One simple way to keep transgenic plants from releasing their pollen is to ensure that their flowers do not open. Some naturally occurring plants have flowers that never open, but are still able to self-pollinate and set seed. These are known as cleistogamous plants. Different lines of cleistogamous rapeseed were developed by induced mutation at a lab of the national institute for agronomic research (INRA) in France. Cleistogamous rapeseed could be useful for reducing the spread of transgenes. One project is looking to find out how reliably cleistogamy prevents gene flow in rapeseed and to see if cleistogamous, transgenic rapeseed could be a good way of securing biocontainment.
Some naturally occurring plants are male sterile. This means they are unable to produce functioning male flowers and cannot release viable pollen. If GM crops were made male sterile, out-crossing could be effectively nipped in the bud.
Male sterile maize lines are already used by seed companies to produce hybrid seed. Hybrids are plants derived from distantly related parents, which for many species results in more robust offspring. This phenomenon is known as hybrid vigour or the heterosis effect. To take advantage of this, hybrid cultivars are produced by crossing two distantly related lines and collecting the resulting seed. Hybrid seed producers must find ways to prevent the parental lines from self-pollinating. For maize, this is usually done by manually removing the male flowers from one of the parents, a process known as detasseling. Sometimes, seed producers save themselves the trouble by growing male sterile maize instead.
Male sterile maize seems like a great way of preventing the spread of GMOs. It has even been known for decades that male sterile maize plants can have higher yield. The strategy, however, has one major setback. It has to do with the fact that most crops need pollination to produce seed and fruit. An entire field of male sterile maize, for instance, would never be practical. Without pollen, the ears wouldn’t be able to develop kernels.
One way to overcome this could be to mix male sterile maize together with conventional maize that can still produce pollen. The non-transgenic maize would act as pollen donors to fertilise the transgenic plants. If pollen drifts to neighbouring fields, it wouldn’t be a problem for co-existence.
Particularly in the case of maize, planting conventional pollen donors offers some unique advantages:
Male sterility could also be useful for preventing the spread of pollen from transgenic sunflower. Unlike maize, no genetically modified sunflowers are commercially grown in Europe today. This could change, however, even in the not-so-distant future. Transgenic sunflower with resistance to important fungal diseases has already been developed. In addition, sunflower is a good candidate for genetic engineering to produce high-value compounds in its oil. Co-Extra researchers will be studying male sterility in sunflower to see if it might be a good way of preventing the spread of transgenes.
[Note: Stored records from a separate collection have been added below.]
### src/rtl/dac8551_arb.sv
// dac8551_arb: shares one DAC8551 serial driver between two 16-bit requesters.
// Port A and port B each have a latest-value-wins pending slot. Grants go
// round-robin, a hold-off is enforced between frames, and the last code is
// re-sent whenever the power-down mode changes.
// Optional build macro DAC8551_ARB_STATS_EN adds saturating per-port counters
// of coalesced (overwritten) pending values on o_a_drops / o_b_drops.
module dac8551_arb #(
  parameter int HOLDOFF       = 16,
  parameter int START_TIMEOUT = 4
) (
  input  logic        i_clk,
  input  logic        i_rst_n,
  input  logic        i_a_valid,
  input  logic [15:0] i_a_data,
  input  logic        i_b_valid,
  input  logic [15:0] i_b_data,
  input  logic [1:0]  i_pd_mode,
  output logic        o_dac_wr,
  output logic [23:0] o_dac_wr_data,
  input  logic        i_dac_busy,
  output logic [15:0] o_code,
  output logic        o_src,
  output logic        o_busy
`ifdef DAC8551_ARB_STATS_EN
  ,
  output logic [7:0]  o_a_drops,
  output logic [7:0]  o_b_drops
`endif
);

  localparam int CNT_MAX = (HOLDOFF > START_TIMEOUT) ? HOLDOFF : START_TIMEOUT;
  localparam int CNT_W   = ($clog2(CNT_MAX + 1) < 1) ? 1 : $clog2(CNT_MAX + 1);
  localparam logic [CNT_W-1:0] HOLD_LOAD = CNT_W'(HOLDOFF);
  localparam logic [CNT_W-1:0] TO_LAST   = CNT_W'(START_TIMEOUT - 1);

  typedef enum logic [1:0] {
    S_IDLE,
    S_WAIT_START,
    S_WAIT_DONE,
    S_HOLDOFF
  } state_t;

  state_t           state_q, state_d;
  logic [CNT_W-1:0] cnt_q, cnt_d;

  logic [15:0] slot_a_q, slot_b_q;
  logic        pend_a_q, pend_b_q, pend_pd_q;
  logic [1:0]  mode_q;
  // High when port B was the last data port served, so a tie goes to A.
  logic        rr_b_last_q;

  logic        any_req;
  logic        grant;
  logic        gnt_a, gnt_b;
  logic [15:0] gnt_code;

  // Saturating 8-bit increment for the drop counters.
  function automatic logic [7:0] sat_inc8(input logic [7:0] v);
    return (v == 8'hFF) ? v : v + 8'd1;
  endfunction

  // Grant selection: a grant only happens from IDLE with the driver quiet.
  always_comb begin
    any_req  = pend_a_q | pend_b_q | pend_pd_q;
    grant    = (state_q == S_IDLE) && any_req && !i_dac_busy;
    gnt_a    = grant && pend_a_q && (!pend_b_q || rr_b_last_q);
    gnt_b    = grant && pend_b_q && (!pend_a_q || !rr_b_last_q);
    gnt_code = gnt_a ? slot_a_q : (gnt_b ? slot_b_q : o_code);
  end

  assign o_busy = (state_q != S_IDLE) || any_req;

  // Frame sequencing: wait for busy to rise, then fall, then hold off.
  always_comb begin
    state_d = state_q;
    cnt_d   = cnt_q;
    case (state_q)
      S_IDLE: begin
        if (grant) begin
          state_d = S_WAIT_START;
          cnt_d   = '0;
        end
      end
      S_WAIT_START: begin
        if (i_dac_busy) begin
          state_d = S_WAIT_DONE;
        end else if (cnt_q == TO_LAST) begin
          // Driver never started: treat the frame as sent and move on.
          state_d = (HOLDOFF == 0) ? S_IDLE : S_HOLDOFF;
          cnt_d   = HOLD_LOAD;
        end else begin
          cnt_d = cnt_q + CNT_W'(1);
        end
      end
      S_WAIT_DONE: begin
        if (!i_dac_busy) begin
          state_d = (HOLDOFF == 0) ? S_IDLE : S_HOLDOFF;
          cnt_d   = HOLD_LOAD;
        end
      end
      S_HOLDOFF: begin
        if (cnt_q <= CNT_W'(1)) begin
          state_d = S_IDLE;
          cnt_d   = '0;
        end else begin
          cnt_d = cnt_q - CNT_W'(1);
        end
      end
      default: begin
        state_d = S_IDLE;
        cnt_d   = '0;
      end
    endcase
  end

  // State and hold-off counter registers.
  always_ff @(posedge i_clk or negedge i_rst_n) begin
    if (!i_rst_n) begin
      state_q <= S_IDLE;
      cnt_q   <= '0;
    end else begin
      state_q <= state_d;
      cnt_q   <= cnt_d;
    end
  end

  // Pending slots: a new value always lands; a same-cycle grant takes the old one.
  always_ff @(posedge i_clk or negedge i_rst_n) begin
    if (!i_rst_n) begin
      slot_a_q  <= '0;
      slot_b_q  <= '0;
      pend_a_q  <= 1'b0;
      pend_b_q  <= 1'b0;
      pend_pd_q <= 1'b0;
    end else begin
      if (i_a_valid) begin
        slot_a_q <= i_a_data;
        pend_a_q <= 1'b1;
      end else if (gnt_a) begin
        pend_a_q <= 1'b0;
      end
      if (i_b_valid) begin
        slot_b_q <= i_b_data;
        pend_b_q <= 1'b1;
      end else if (gnt_b) begin
        pend_b_q <= 1'b0;
      end
      // Every frame carries the current mode, so any grant satisfies a mode change.
      if (grant) begin
        pend_pd_q <= 1'b0;
      end else if (i_pd_mode != mode_q) begin
        pend_pd_q <= 1'b1;
      end
    end
  end

  // Frame issue: registered write pulse, frame, last code/source and mode.
  always_ff @(posedge i_clk or negedge i_rst_n) begin
    if (!i_rst_n) begin
      o_dac_wr      <= 1'b0;
      o_dac_wr_data <= '0;
      o_code        <= '0;
      o_src         <= 1'b0;
      mode_q        <= 2'b00;
      rr_b_last_q   <= 1'b1;
    end else begin
      o_dac_wr <= grant;
      if (grant) begin
        o_dac_wr_data <= {6'b0, i_pd_mode, gnt_code};
        o_code        <= gnt_code;
        mode_q        <= i_pd_mode;
        if (gnt_a || gnt_b) begin
          o_src       <= gnt_b;
          rr_b_last_q <= gnt_b;
        end
      end
    end
  end

`ifdef DAC8551_ARB_STATS_EN
  // Count values overwritten while still pending (not taken by a same-cycle grant).
  always_ff @(posedge i_clk or negedge i_rst_n) begin
    if (!i_rst_n) begin
      o_a_drops <= '0;
      o_b_drops <= '0;
    end else begin
      if (i_a_valid && pend_a_q && !gnt_a) o_a_drops <= sat_inc8(o_a_drops);
      if (i_b_valid && pend_b_q && !gnt_b) o_b_drops <= sat_inc8(o_b_drops);
    end
  end
`endif

endmodule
Male sterility is also a biocontainment option for tomato. Besides transgenic tomatoes with delayed ripening, which were first commercialised in 1996, GM tomatoes have also been developed with resistance to viral diseases, enhanced nutritional value, resistance to insect pests, and better ability to thrive in salty soils. In fact, 75 field trials with transgenic tomatoes have taken place in the EU since 1992. Co-Extra researchers will be testing male sterility to see if it can keep transgenes from spreading to other tomato plants.
A new breakthrough approach has enabled a third technique for reducing gene flow. Although technically more challenging, genetically transforming plastids offers several advantages over conventional plant genetic engineering.
Most of the DNA in a plant cell is found in the central cellular compartment known as the nucleus. Every plant cell, however, has more locations for genetic information. This information is found in organelles known as plastids and mitochondria. Plastids occur in several subtypes, each carrying out specialised functions. The most important type of plastid is the chloroplast, the site of photosynthesis. Every green plant cell contains dozens of chloroplasts. Although it’s easier to genetically engineer nuclear DNA, foreign genes can also be added to the DNA contained in plastids. Plants with genetically engineered plastids are called “transplastomic”.
Transplastomic plants are different than traditional transgenic plants in several ways. For one, foreign genes can be expressed stably at much higher levels in transplastomic plants. Another important difference enables a new possibility for containing foreign genes. Pollen from some plant species is free of plastids. The fertilised seed obtains all of its plastids from the female parent. If transgenes are only contained in chloroplasts, pollen is typically transgene-free.
Genetically engineering plastids remains a technical challenge. To date, researchers have only succeeded at transforming plastids in a few species such as tobacco, potato, and tomato. Another drawback is that plastids can occasionally make their way into pollen, which is called “paternal leakage”. Researchers are currently assessing transplastomic plants to see how reliably foreign genes are actually contained.